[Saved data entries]
......

This is an optimization exercise on Yosys and OpenROAD, whose aim is small area, a short achievable clock period and few clock cycles, not a production implementation. In this exercise RTL edits were held to simulation tests only and were not proved equivalent to the original. Power and IR drop assume default switching activity.

## build 48
==> flow/design.v (excerpt) <==
module auklet_core (
    input  wire        clk,
    input  wire        rst,         
    input  wire        bus_req,
    input  wire        bus_we,
    input  wire [11:0] bus_addr,
    input  wire [2:0]  bus_size,
    input  wire [31:0] bus_wdata,
    output reg         bus_ack,
    output reg  [31:0] bus_rdata,
    output wire [31:0] act0,
    output wire [31:0] act1,
    output wire [31:0] act2,
    output wire [31:0] act3,
    output wire        irq
);
Settings: LEC_CHECK=0, ABC_AREA=1, CAP_MARGIN=40, CORE_MARGIN=2, CORE_UTILIZATION=40, PLACE_DENSITY=0.68, SLEW_MARGIN=40; clock period 20.0 ns.
standard.sh (not shown) runs the stock make flow with config.mk's settings and CLKGATE_MAP_FILE= SYNTH_SCRIPT=/design/flow/synth_recipe.tcl, a recipe that flattens the netlist after the stock synthesis.
==> flow/flow/run.sh <==
#!/bin/bash
set -euo pipefail
bash standard.sh SETUP_SLACK_MARGIN=14 finish > layout.log 2>&1
Final checks on build 48, whose flow otherwise completed, came back failing, citing antenna rules.
Testbench counts of build 48, summed over its fixed seeds: cycles 38,823.
For build 24, these inputs were changed with respect to build 48:
- PLACE_DENSITY: 0.68 -> 0.6
--- outcome ---
- No stage failed in build 24, and the final checks on the layout all came back clean.
- Of build 24 and build 48, build 48 shows the higher worst path setup slack after routing, with build 24 below it.
- Relative to build 48, the critical path depth of build 24 is higher by 44.
- Build 24 improves on build 48 in clock power.
- | routed wire length on met2 | higher: build 48 |
- Compared with build 48, build 24 shows a higher worst-case reg-to-reg path depth.
- Compared build 48 against build 24; number of non-clock inverters within noise.
- Build 24 vs. build 48: die footprint comparable, areal power density over the cells shows a reduction of 0.93 nW/um^2, total area of multi-input combinational cells fell by 0.45%.
- Wire: build 24 routes less than build 48
Input changes introduced in build 35 (baseline for comparison: build 24):
- putting CTS_CLUSTER_DIAMETER at 60 where nothing was set
- putting CTS_CLUSTER_SIZE at 24 where nothing was set
## What came out
Cell area | build 35 vs build 24 | build 35 smaller
Against build 24, build 35 reports a slew at the pin with the worst max-slew slack that is higher.
Cmp build 24 and build 35 / number of buffers other than clock buffers in the final layout / lower: build 35
Combinational share of power for build 35: 0.2 points up relative to build 24
Taking build 24 as the reference, in build 35 wire length after detailed routing -0.99%, power density of the placed cells -1.6%.

---

## JK
Another version of the RTL of auklet_core (not shown whole).
Size in the first run: ~3700 flip-flops, roughly 0.21 mm^2 of cells after synthesis.
// auklet_core
module auklet_core (
    input  wire        clk,
    input  wire        rst,         
    input  wire        bus_req,
    input  wire        bus_we,
    input  wire [11:0] bus_addr,
    input  wire [2:0]  bus_size,
    input  wire [31:0] bus_wdata,
    output reg         bus_ack,
    output reg  [31:0] bus_rdata,
    output wire [31:0] act0,
    output wire [31:0] act1,
    output wire [31:0] act2,
    output wire [31:0] act3,
    output wire        irq
);
    localparam [31:0] ID_VALUE = 32'h41554B31;
    localparam C_DT   = 0;
    localparam C_LIM  = 1;
    localparam C_OVF  = 2;
    localparam C_CMD  = 3;
    localparam C_BUS  = 4;
    localparam C_LOCK = 5;
    localparam [2:0] A_NONE = 3'd0, A_RO = 3'd1, A_RW = 3'd2, A_RWL = 3'd3,
                     A_W1C  = 3'd4, A_WO = 3'd5;
    localparam [4:0] R_NONE  = 5'd0,  R_ID    = 5'd1,  R_CTRL  = 5'd2,
                     R_STAT  = 5'd3,  R_IRQEN = 5'd4,  R_CMD   = 5'd5,
                     R_DT    = 5'd6,  R_INP   = 5'd7,  R_EINFO = 5'd8,
                     R_ECAUSE= 5'd9,  R_KP    = 5'd10, R_KI    = 5'd11,
                     R_KD    = 5'd12, R_ILIM  = 5'd13, R_DEFSP = 5'd14,
                     R_SP    = 5'd15, R_MEAS  = 5'd16, R_ITERM = 5'd17,
                     R_LERR  = 5'd18, R_POUT  = 5'd19, R_M     = 5'd20,
                     R_ACT   = 5'd21, R_MIXIN = 5'd22;
    localparam [3:0] OP_NONE = 4'd0, OP_DT = 4'd1, OP_P = 4'd2, OP_QD = 4'd3,
                     OP_MIX  = 4'd4, OP_XR = 4'd5, OP_I = 4'd6, OP_Q  = 4'd7,
                     OP_QLO  = 4'd8, OP_QHI = 4'd9;
    localparam [2:0] E_IDLE = 3'd0, E_FAST = 3'd1, E_SDIF = 3'd2,
                     E_SDIV = 3'd3, E_SDIVW = 3'd4, E_SNEG = 3'd5,
                     E_SOPS = 3'd6, E_SMIX = 3'd7;
    localparam [1:0] K_TICK = 2'd0, K_UPD = 2'd1, K_MIX = 2'd2;
    localparam [4:0] F_TICK_END = 5'd25, F_UPD_END = 5'd9, F_MIX_END = 5'd9;
    localparam [4:0] S_OPS_END = 5'd21, S_MIX_END = 5'd17;
    integer k;
    reg  [3:0]  ctrl;
    reg  [5:0]  status;
    reg  [8:0]  irqen;
    reg  [31:0] dt;
    reg         en;
    reg  [31:0] errinfo;
    reg  [2:0]  errcode;
    reg         errvalid;
    reg  [31:0] kp    [0:3];
    reg  [31:0] ki    [0:3];
    reg  [31:0] kd    [0:3];
    reg  [31:0] ilim  [0:3];
    reg  [31:0] defsp [0:3];
    reg  [31:0] sp    [0:3];
  ...
Settings: LEC_CHECK=0, ABC_AREA=1, CAP_MARGIN=40, CORE_MARGIN=2, CORE_UTILIZATION=40, PLACE_DENSITY=0.6, SLEW_MARGIN=40; clock period 20.0 ns.
==> flow/flow/run.sh <==
#!/bin/bash
set -euo pipefail
bash standard.sh SETUP_SLACK_MARGIN=13.5 finish > layout.log 2>&1
JK: flow completed, timing, DRC and antenna clean
Testbench counts of JK, summed over its fixed seeds: cycles 38,823.
The inputs of MS differ from those of JK as listed below.
==> flow/flow/run.sh <==
#!/bin/bash
set -euo pipefail
bash standard.sh SETUP_SLACK_MARGIN=14 finish > layout.log 2>&1
Findings:
Comparing MS and JK, the higher global-route usage was measured on MS. MS against JK: routed wire length saw an increase, detailed-router iteration count before antenna repair lost 2, met1 layer wirelength in the final routing down 0.47%, multi-input combinational area share was more or less identical.
The following lists how AL was set up differently from MS:
Settings: CTS_CLUSTER_SIZE: unset -> 24; CTS_CLUSTER_DIAMETER: unset -> 60.
Sort MS and AL by clock period minus worst slack, descending, and AL comes first.
Number of logic stages on the critical path including buffering ends up higher on MS.
Compared with MS, AL ends up with a smaller final cell area.
Going from MS to AL, the number of global-route vias before repair was found to have gone down by 824.
As far as die area goes, MS and AL are indistinguishable; the numbers are identical.
Per the comparison of AL with MS, post-layout instance count excluding filler cells went down by 104; post-layout total power went down by 1.9%.
Summary of AL over MS: largest stage delay on the critical path now smaller; power in combinational cells comparable.

-- afterwards: timing with drivers on the ports --
Ports are ideal in the flow. The routed layouts listed here were re-timed in OpenROAD. Step 1 (the two cells are an assumption about what drives the block):
set clk [get_ports {clk}]
set_driving_cell -lib_cell sky130_fd_sc_hd__clkbuf_16 $clk
set_driving_cell -lib_cell sky130_fd_sc_hd__buf_2 [delete_from_list [all_inputs] $clk]
Step 2 moves the port delays by t, midway between the first and last clock arrival at a register: inputs arrive t later, outputs are due t later. That takes back most of the time a late clock gives input paths. a / b / c = ideal / step 1 / step 2; a / b = the first two.
| run | shift t [ns] | setup slack, ns | worst data-port slew with drivers (ns) |
|---|---|---|---|
| build 48 | 1.190 | 13.344 / 13.200 / 12.495 | 0.23 |
| build 24 | 1.206 | 13.116 / 12.974 / 12.747 | 0.24 |
| build 35 | 1.179 | 13.202 / 13.051 / 12.763 | 0.21 |
| JK | 1.185 | 13.463 / 13.334 / 12.395 | 0.07 |
| MS | 1.188 | 13.530 / 13.400 / 12.780 | 0.19 |
| AL | 1.192 | 13.521 / 13.413 / 12.806 | 0.19 |
The setup slack of JK, which loses most, moves by -0.129 ns with the drivers and by -1.068 ns with both steps.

......

*WORK INSTRUCTION*.
Read the entries above and find each line holding the word "drivers". Copy it out.

*RESPONSE BOX*.
-- afterwards: timing with drivers on the ports --
| run | shift t [ns] | setup slack, ns | worst data-port slew with drivers (ns) |
The setup slack of JK, which loses most, moves by -0.129 ns with the drivers and by -1.068 ns with both steps.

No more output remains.